The first is exception prioritization. Large shippers process dozens to hundreds of exception alerts per day. Not all exceptions require the same response urgency. A system that scores exceptions by downstream impact — ranking a three-hour delay on a shipment feeding a just-in-time production line above a one-day delay on a non-critical replenishment shipment — lets operators allocate attention to the exceptions that actually matter. The ranking itself is learnable from historical data: which delay patterns in the past actually caused production line stops or customer SLA breaches, versus which resolved themselves without intervention?
The second is carrier selection at rebooking. When a shipment is canceled or a carrier fails to load, the logistics manager needs to identify an alternative carrier on short notice for that specific origin-destination pair, at current available capacity and price. Manual carrier selection at rebooking relies on the manager's knowledge of which carriers typically have capacity on that lane and how their performance compares. A system with historical carrier performance data at lane granularity — not just average performance, but performance under specific weather conditions, specific seasonal demand periods, and specific origin/destination terminal combinations — can recommend the carrier most likely to deliver within the required window at the lowest available rate. This is not exotic ML; it's a retrieval and scoring problem on well-structured historical data. But it's a problem that most logistics software handles with a static rate sheet lookup rather than a data-driven recommendation.
The third is proactive customer communication. When a high-probability delay is identified early — say, 12 to 18 hours before the expected delivery window — the optimal response often includes notifying the downstream customer before they notice the deviation themselves. We are not saying automation of that communication is always appropriate; customer relationships often require human judgment about tone and context. But automating the identification of which shipments warrant early customer notification, and drafting communication templates populated with the relevant details, reduces the manager's cognitive load and reduces the frequency of customers discovering delays without prior warning from their supplier.
Where the seed stage opportunity sits
The companies building toward this decision support layer are working at the intersection of logistics domain knowledge and ML systems engineering. The logos that get the most attention in this space are the freight forwarder platforms — Flexport and its European equivalents — that are building vertically integrated visibility-plus-decision tools for their own freight brokerage businesses. But vertically integrated tools built for brokerage aren't the same product as a shipper-side decision support tool that works across multiple 3PL and carrier relationships.

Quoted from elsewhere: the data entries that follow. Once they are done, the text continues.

### src/rtl/mc_ctrl_fsm_irq_if.sv
// mc_ctrl_fsm_irq_if
// Groups the control unit's datapath-facing signals.
//   master : the control FSM (receives opcode/irq lines, drives selects,
//            enables, EPC strobe, grant pulse, vector ID and int_en).
//   slave  : the datapath / interrupt sources (opposite directions).
// Parameters: NUM_IRQ request lines, ID_W bits of vector ID.
interface mc_ctrl_fsm_irq_if #(
    parameter int NUM_IRQ = 4,
    parameter int ID_W    = (NUM_IRQ > 1) ? $clog2(NUM_IRQ) : 1
);
    logic [5:0]         opcode;
    logic [NUM_IRQ-1:0] irq_req;
    logic [NUM_IRQ-1:0] irq_mask;

    logic [1:0]         alu_op;
    logic [1:0]         alu_src_b;
    logic [1:0]         wreg_dst;
    logic [1:0]         wreg_data_sel;
    logic               mem_read;
    logic               mem_write;
    logic               i_or_d;
    logic               reg_write;
    logic               ir_write;
    logic               pc_write;
    logic               pc_write_cond;
    logic               alu_src_a;
    logic               imm_com;
    logic [2:0]         pc_source;
    logic               epc_write;
    logic [NUM_IRQ-1:0] irq_ack;
    logic [ID_W-1:0]    irq_id;
    logic               int_en;

    modport master (
        input  opcode, irq_req, irq_mask,
        output alu_op, alu_src_b, wreg_dst, wreg_data_sel,
               mem_read, mem_write, i_or_d, reg_write, ir_write,
               pc_write, pc_write_cond, alu_src_a, imm_com, pc_source,
               epc_write, irq_ack, irq_id, int_en
    );

    modport slave (
        output opcode, irq_req, irq_mask,
        input  alu_op, alu_src_b, wreg_dst, wreg_data_sel,
               mem_read, mem_write, i_or_d, reg_write, ir_write,
               pc_write, pc_write_cond, alu_src_a, imm_com, pc_source,
               epc_write, irq_ack, irq_id, int_en
    );
endinterface
File: src/rtl/serial_word_receiver.sv
// Framed serial-to-parallel receiver; word valid one cycle after the last captured bit; stalled consumer drops words (overrun).
// Optional even-parity trailer bit and parity_err output under SERIAL_WORD_RECEIVER_PARITY_EN.
module serial_word_receiver
  import serial_word_receiver_pkg::*;
#(
  parameter int WIDTH = 4,
  parameter int CNT_W = $clog2(WIDTH + 1)
) (
  input  logic             clk,
  input  logic             rst_n,
  input  logic             ena,
  input  logic             sdi,
  input  logic             sdi_valid,
  input  logic             start,
  input  logic             lsb_first,
  output logic [WIDTH-1:0] data_out,
  output logic             data_valid,
  input  logic             data_ready,
  output logic             busy,
  output logic [CNT_W-1:0] bit_cnt,
  output logic             overrun,
`ifdef SERIAL_WORD_RECEIVER_PARITY_EN
  output logic             parity_err,
`endif
  input  logic             overrun_clr
);

`ifdef SERIAL_WORD_RECEIVER_PARITY_EN
  localparam int PAR_BITS = 1;
`else
  localparam int PAR_BITS = 0;
`endif
  localparam int              FRAME_LEN = WIDTH + PAR_BITS;
  localparam int              SLOT_W    = WIDTH + PAR_BITS;
  localparam logic [CNT_W-1:0] LAST_IDX = CNT_W'(FRAME_LEN - 1);

  state_e            state_q, state_d;
  logic [WIDTH-1:0]  sr_q, sr_d;
  logic [CNT_W-1:0]  cnt_q, cnt_d;
  logic              dir_q, dir_d;
  logic [CNT_W-1:0]  idx;
  logic              dir_eff;
  logic [WIDTH-1:0]  sr_base;
  logic [WIDTH-1:0]  sr_shift;
  logic              capture;
  logic              word_done;
  logic [SLOT_W-1:0] word;
  logic [SLOT_W-1:0] slot_dat;
`ifdef SERIAL_WORD_RECEIVER_PARITY_EN
  logic              par_q, par_d;
  logic              par_base;
`endif

  always_comb begin
    state_d   = state_q;
    sr_d      = sr_q;
    cnt_d     = cnt_q;
    dir_d     = dir_q;
    word_done = 1'b0;
    // A start marker restarts the frame, so the same-cycle bit sees a clean base.
    idx       = start ? '0 : cnt_q;
    dir_eff   = start ? lsb_first : dir_q;
    sr_base   = start ? '0 : sr_q;
    sr_shift  = (dir_eff == DIR_LSB_FIRST) ? {sdi, sr_base[WIDTH-1:1]}
                                           : {sr_base[WIDTH-2:0], sdi};
    capture   = sdi_valid && (start || (state_q == ST_RECV));
`ifdef SERIAL_WORD_RECEIVER_PARITY_EN
    par_d     = par_q;
    par_base  = start ? 1'b0 : par_q;
    // Trailer bit is not shifted in; the running XOR of all frame bits is the error flag.
    word      = {par_base ^ sdi, sr_base};
`else
    word      = sr_shift;
`endif
    if (ena) begin
      if (start) begin
        state_d = ST_RECV;
        dir_d   = lsb_first;
        cnt_d   = '0;
        sr_d    = '0;
`ifdef SERIAL_WORD_RECEIVER_PARITY_EN
        par_d   = 1'b0;
`endif
      end
      if (capture) begin
`ifdef SERIAL_WORD_RECEIVER_PARITY_EN
        if (idx != LAST_IDX) sr_d = sr_shift;
        par_d = par_base ^ sdi;
`else
        sr_d = sr_shift;
`endif
        if (idx == LAST_IDX) begin
          state_d   = ST_IDLE;
          cnt_d     = '0;
          word_done = 1'b1;
        end else begin
          cnt_d = idx + 1'b1;
        end
      end
    end
  end

  always_ff @(posedge clk) begin
    if (!rst_n) begin
      state_q <= ST_IDLE;
      sr_q    <= '0;
      cnt_q   <= '0;
      dir_q   <= DIR_MSB_FIRST;
`ifdef SERIAL_WORD_RECEIVER_PARITY_EN
      par_q   <= 1'b0;
`endif
    end else begin
      state_q <= state_d;
      sr_q    <= sr_d;
      cnt_q   <= cnt_d;
      dir_q   <= dir_d;
`ifdef SERIAL_WORD_RECEIVER_PARITY_EN
      par_q   <= par_d;
`endif
    end
  end

  serial_word_out_slot #(
    .DW(SLOT_W)
  ) u_slot (
    .clk        (clk),
    .rst_n      (rst_n),
    .ena        (ena),
    .word       (word),
    .word_done  (word_done),
    .slot_dat   (slot_dat),
    .slot_vld   (data_valid),
    .slot_rdy   (data_ready),
    .overrun    (overrun),
    .overrun_clr(overrun_clr)
  );

`ifdef SERIAL_WORD_RECEIVER_PARITY_EN
  assign {parity_err, data_out} = slot_dat;
`else
  assign data_out = slot_dat;
`endif
  assign busy    = (state_q == ST_RECV);
  assign bit_cnt = cnt_q;

endmodule

File: config.mk
export PLATFORM = sky130hd
export DESIGN_NAME = serial_word_receiver
export DESIGN_NICKNAME = d
export VERILOG_FILES = /design/src/rtl/serial_word_receiver_pkg.sv /design/src/rtl/serial_word_out_slot.sv /design/src/rtl/serial_word_receiver.sv
export SDC_FILE = /design/constraint.sdc
export NUM_CORES = 1
export LEC_CHECK = 0
export CORE_MARGIN = 8
export CORE_UTILIZATION = 41
export DETAILED_ROUTE_END_ITERATION = 8
export GPL_TIMING_DRIVEN = 0
export PLACE_DENSITY = 0.7
export SLEW_MARGIN = 20
export SYNTH_ARGS = -nofsm -noshare
export SYNTH_HDL_FRONTEND = slang
export SYNTH_SLANG_ARGS = --single-unit
File: constraint.sdc
create_clock -name clk -period 1.55 [get_ports clk]
set_clock_uncertainty 0.1 [all_clocks]
set_input_delay 0.31 -clock clk [delete_from_list [all_inputs] [get_ports clk]]
set_output_delay 0.31 -clock clk [all_outputs]
set_load 0.02 [all_outputs]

The seed-stage opportunity I see is specifically in software that helps the operations teams at mid-to-large European shippers — FMCG, automotive supply chains, industrial distributors — make better decisions on their existing freight, using their existing carrier relationships and their existing TMS. That means building the integrations into the shipper's operational systems, not building a new freight marketplace. It means pricing on outcomes — cost savings from better carrier selection, penalty cost avoidance from better exception management — not just on data access. And it means founding teams that have worked in shipper logistics operations, not freight brokerage.
The visibility market gave logistics AI its first proof point that operators will pay for data aggregation and alerting. The decision intelligence layer is where the value proposition shifts from "better information" to "better outcomes" — and that shift is where durable software businesses in this category get built.